Von: Julian Mäurer
06.07.2016 - 07:00 Uhr

Facebook-Richtlinien per Kettenbrief widersprechen? Geht das?

Leider völliger Quatsch!

„wenns sogar im Radio kommt…“ das haben wir mittlerweile schon bei vielen Facebook-Freunden in der Statusmeldung gelesen, die versuchen durch das Posten eines Kettenbriefs den Facebook-Richtlinien zu wiedersprechen!
Wir sagen Euch warum das absolut gar nix bringt, Ihr könntet genauso gut ein süßes Katzenvideo posten, das hätte wahrscheinlich mehr Wirkung!

Seht hier! 
Kettenbrief rischdig

Diese Statusmeldung könnt Ihr Euch sparen!

Grund 1:
Paragraph 111 beschreibt die Aufforderung zu Straftaten.
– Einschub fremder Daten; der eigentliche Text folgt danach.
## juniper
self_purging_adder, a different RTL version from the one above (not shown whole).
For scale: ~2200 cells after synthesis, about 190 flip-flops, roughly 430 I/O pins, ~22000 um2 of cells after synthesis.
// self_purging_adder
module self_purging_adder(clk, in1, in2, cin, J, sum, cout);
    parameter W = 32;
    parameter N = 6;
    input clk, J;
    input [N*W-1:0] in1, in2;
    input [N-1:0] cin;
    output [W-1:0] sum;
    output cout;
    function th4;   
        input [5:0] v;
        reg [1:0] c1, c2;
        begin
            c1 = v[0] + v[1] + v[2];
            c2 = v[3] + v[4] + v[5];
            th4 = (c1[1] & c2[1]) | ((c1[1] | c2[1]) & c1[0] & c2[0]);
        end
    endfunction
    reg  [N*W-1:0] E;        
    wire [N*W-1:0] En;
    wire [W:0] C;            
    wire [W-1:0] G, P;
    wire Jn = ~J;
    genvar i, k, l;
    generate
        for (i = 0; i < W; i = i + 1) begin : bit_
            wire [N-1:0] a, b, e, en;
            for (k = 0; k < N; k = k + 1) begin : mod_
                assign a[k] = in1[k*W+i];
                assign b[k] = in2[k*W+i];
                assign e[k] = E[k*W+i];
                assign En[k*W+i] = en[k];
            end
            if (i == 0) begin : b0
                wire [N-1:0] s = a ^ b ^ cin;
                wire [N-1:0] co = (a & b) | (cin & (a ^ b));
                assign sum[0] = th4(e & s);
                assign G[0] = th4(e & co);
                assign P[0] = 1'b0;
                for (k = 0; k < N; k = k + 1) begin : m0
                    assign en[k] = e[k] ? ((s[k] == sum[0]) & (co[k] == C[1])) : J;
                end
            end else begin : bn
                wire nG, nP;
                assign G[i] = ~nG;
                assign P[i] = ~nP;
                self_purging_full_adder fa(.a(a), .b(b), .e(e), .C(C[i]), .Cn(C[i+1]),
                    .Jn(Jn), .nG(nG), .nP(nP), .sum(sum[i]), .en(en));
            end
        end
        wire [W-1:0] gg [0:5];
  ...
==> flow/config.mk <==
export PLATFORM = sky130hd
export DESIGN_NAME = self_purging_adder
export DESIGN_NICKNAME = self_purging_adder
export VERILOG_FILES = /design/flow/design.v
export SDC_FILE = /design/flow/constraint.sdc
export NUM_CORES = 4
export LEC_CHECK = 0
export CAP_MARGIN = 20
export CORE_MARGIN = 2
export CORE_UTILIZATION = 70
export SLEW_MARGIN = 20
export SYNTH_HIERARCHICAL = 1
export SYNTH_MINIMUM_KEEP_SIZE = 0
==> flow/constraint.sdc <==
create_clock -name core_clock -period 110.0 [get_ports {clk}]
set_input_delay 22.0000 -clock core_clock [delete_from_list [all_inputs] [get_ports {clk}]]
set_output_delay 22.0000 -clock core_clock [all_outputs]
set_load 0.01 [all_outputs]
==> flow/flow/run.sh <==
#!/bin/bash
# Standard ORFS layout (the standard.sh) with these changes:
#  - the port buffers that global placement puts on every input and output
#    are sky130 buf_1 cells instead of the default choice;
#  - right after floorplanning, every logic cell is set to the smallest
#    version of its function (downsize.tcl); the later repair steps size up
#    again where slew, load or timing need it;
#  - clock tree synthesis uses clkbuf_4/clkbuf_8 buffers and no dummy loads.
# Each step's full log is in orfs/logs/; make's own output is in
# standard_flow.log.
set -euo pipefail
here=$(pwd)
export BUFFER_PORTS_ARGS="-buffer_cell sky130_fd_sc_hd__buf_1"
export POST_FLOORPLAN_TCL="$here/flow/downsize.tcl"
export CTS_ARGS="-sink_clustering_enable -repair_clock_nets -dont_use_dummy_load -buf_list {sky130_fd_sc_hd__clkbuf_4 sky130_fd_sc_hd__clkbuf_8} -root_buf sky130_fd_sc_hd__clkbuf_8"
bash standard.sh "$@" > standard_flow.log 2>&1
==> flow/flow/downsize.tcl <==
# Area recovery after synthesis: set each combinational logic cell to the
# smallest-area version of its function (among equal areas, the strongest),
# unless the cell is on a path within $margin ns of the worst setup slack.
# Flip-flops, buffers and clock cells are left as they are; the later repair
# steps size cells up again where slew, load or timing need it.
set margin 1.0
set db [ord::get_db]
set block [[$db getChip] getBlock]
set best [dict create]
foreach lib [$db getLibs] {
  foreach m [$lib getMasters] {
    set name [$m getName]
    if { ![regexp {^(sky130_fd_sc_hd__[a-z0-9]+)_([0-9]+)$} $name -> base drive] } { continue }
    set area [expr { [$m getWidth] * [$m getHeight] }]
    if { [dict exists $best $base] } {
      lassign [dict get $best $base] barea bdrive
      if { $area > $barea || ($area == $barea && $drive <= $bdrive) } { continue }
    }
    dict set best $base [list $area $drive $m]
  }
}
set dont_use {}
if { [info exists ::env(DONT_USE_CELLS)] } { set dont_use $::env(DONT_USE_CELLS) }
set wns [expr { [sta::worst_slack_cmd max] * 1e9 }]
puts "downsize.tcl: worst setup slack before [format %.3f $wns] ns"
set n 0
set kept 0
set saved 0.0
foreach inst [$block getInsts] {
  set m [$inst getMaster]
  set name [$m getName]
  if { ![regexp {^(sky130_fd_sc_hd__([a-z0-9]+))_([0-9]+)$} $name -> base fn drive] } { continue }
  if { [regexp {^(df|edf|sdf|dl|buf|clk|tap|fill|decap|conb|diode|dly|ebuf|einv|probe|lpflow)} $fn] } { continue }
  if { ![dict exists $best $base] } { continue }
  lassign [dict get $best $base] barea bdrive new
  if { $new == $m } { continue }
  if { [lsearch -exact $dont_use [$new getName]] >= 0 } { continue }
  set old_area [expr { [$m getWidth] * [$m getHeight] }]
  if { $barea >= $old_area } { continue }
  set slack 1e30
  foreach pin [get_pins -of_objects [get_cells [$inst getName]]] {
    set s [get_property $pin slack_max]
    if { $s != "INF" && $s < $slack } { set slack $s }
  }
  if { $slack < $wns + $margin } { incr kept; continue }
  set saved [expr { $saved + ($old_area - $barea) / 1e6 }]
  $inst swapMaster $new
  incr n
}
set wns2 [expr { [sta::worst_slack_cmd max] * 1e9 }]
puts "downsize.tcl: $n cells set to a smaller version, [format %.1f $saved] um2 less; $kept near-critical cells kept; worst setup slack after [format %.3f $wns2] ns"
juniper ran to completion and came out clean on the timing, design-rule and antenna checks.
Source: an optimization exercise on an open RTL-to-GDS flow (aim: small area). Production flows keep margins and buffers that such runs may drop.
At most, simulation tests tie the RTL to the original design; equivalence was not proved.
Power figures rest on the tool's default switching activity, not on a simulated workload.

Setup of rev 12:
// requant
module requant (
	clk,
	ce,
	rst,
	data_in,
	sync_in,
	gain,
	data_out,
	sync_out,
	addr,
	ovfl
);
	input wire clk;
	input wire ce;
	input wire rst;
	input wire [35:0] data_in;
	input wire sync_in;
	input wire [10:0] gain;
	output wire [15:0] data_out;
	output wire sync_out;
	output reg [10:0] addr;
	output wire ovfl;
	wire [10:0] g = gain;
	wire [10:0] gn = ~gain;
	wire [10:0] o2, o4, o8, gor;
	assign o2 = {g[10:1] | g[9:0], g[0]};
	assign o4 = {o2[10:2] | o2[8:0], o2[1:0]};
	assign o8 = {o4[10:4] | o4[6:0], o4[3:0]};
	assign gor = {o8[10:8] | o8[2:0], o8[7:0]};
	wire gnz = gor[10];
	wire [10:0] gm1 = g ^ ~{gor[9:0], 1'b0};           
	wire re_s = data_in[35];
	wire [16:0] re_an = ~(data_in[34:18] ^ {17{re_s}});    
	wire [16:0] re_a = ~re_an;
	wire [10:0] re_c = gm1 & {11{re_s & gnz}};
	wire [16:0] re_po;    
	assign re_po[16] = re_a[16];
	assign re_po[15] = re_po[16] | re_a[15];
  ...
Size in the first run: ~92 flip-flops, ~80 I/O pins, about 0.011 sq mm of cells after synthesis.
Settings: LEC_CHECK=0, CAP_MARGIN=20, CORE_MARGIN=2, CORE_UTILIZATION=65, CTS_BUF_LIST=sky130_fd_sc_hd__clkbuf_8, GPL_TIMING_DRIVEN=0, PLACE_DENSITY=0.75, SLEW_MARGIN=20, SYNTH_HIERARCHICAL=1, SYNTH_MINIMUM_KEEP_SIZE=0; clock period 7.0 ns.
standard.sh (not shown) runs the stock make flow with config.mk's settings and CLKGATE_MAP_FILE= SYNTH_SCRIPT=/design/flow/synth_recipe.tcl, a recipe that flattens the netlist after the stock synthesis.
==> flow/flow/run.sh <==
#!/bin/bash
# Standard ORFS layout, with plain buf_1 cells as the port buffers.
set -euo pipefail
bash standard.sh "BUFFER_PORTS_ARGS=-buffer_cell sky130_fd_sc_hd__buf_1" finish > make_finish.log 2>&1
Rev 12 did not stop at any stage, and its layout met the timing, DRC and antenna checks.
Also nix anderes, als das man niemanden zu Straftaten ansticheln darf. Hat absolut nichts mit Facebook zu tun!

Grund 2:
Paragraph 112 gibt es gar nicht mehr, der ist nämlich weggefallen!

Grund 3:
Paragraph 113 besagt, dass man keinen Widerstand gegen Vollstreckungsbeamte leisten darf!  Hat auch wieder nix mit Facebook zu tun!

Grund 4:
Es gibt gar keine neuen Facebook-Richtlinien
Facebook hat seine Richtlinien 2015 das letzte Mal geändert.  Prüfen kann man das ganz schnell einfach in die Einstellungen und auf Impressum/Nutzungsbedingungen klicken und dann im Menü auswählen „Hilfe und Unterstützung“.

Zusammenfassung: Der Kettenbrief ist absoluter Blödsinn und basiert auf keinerlei Rechtsgrundlage.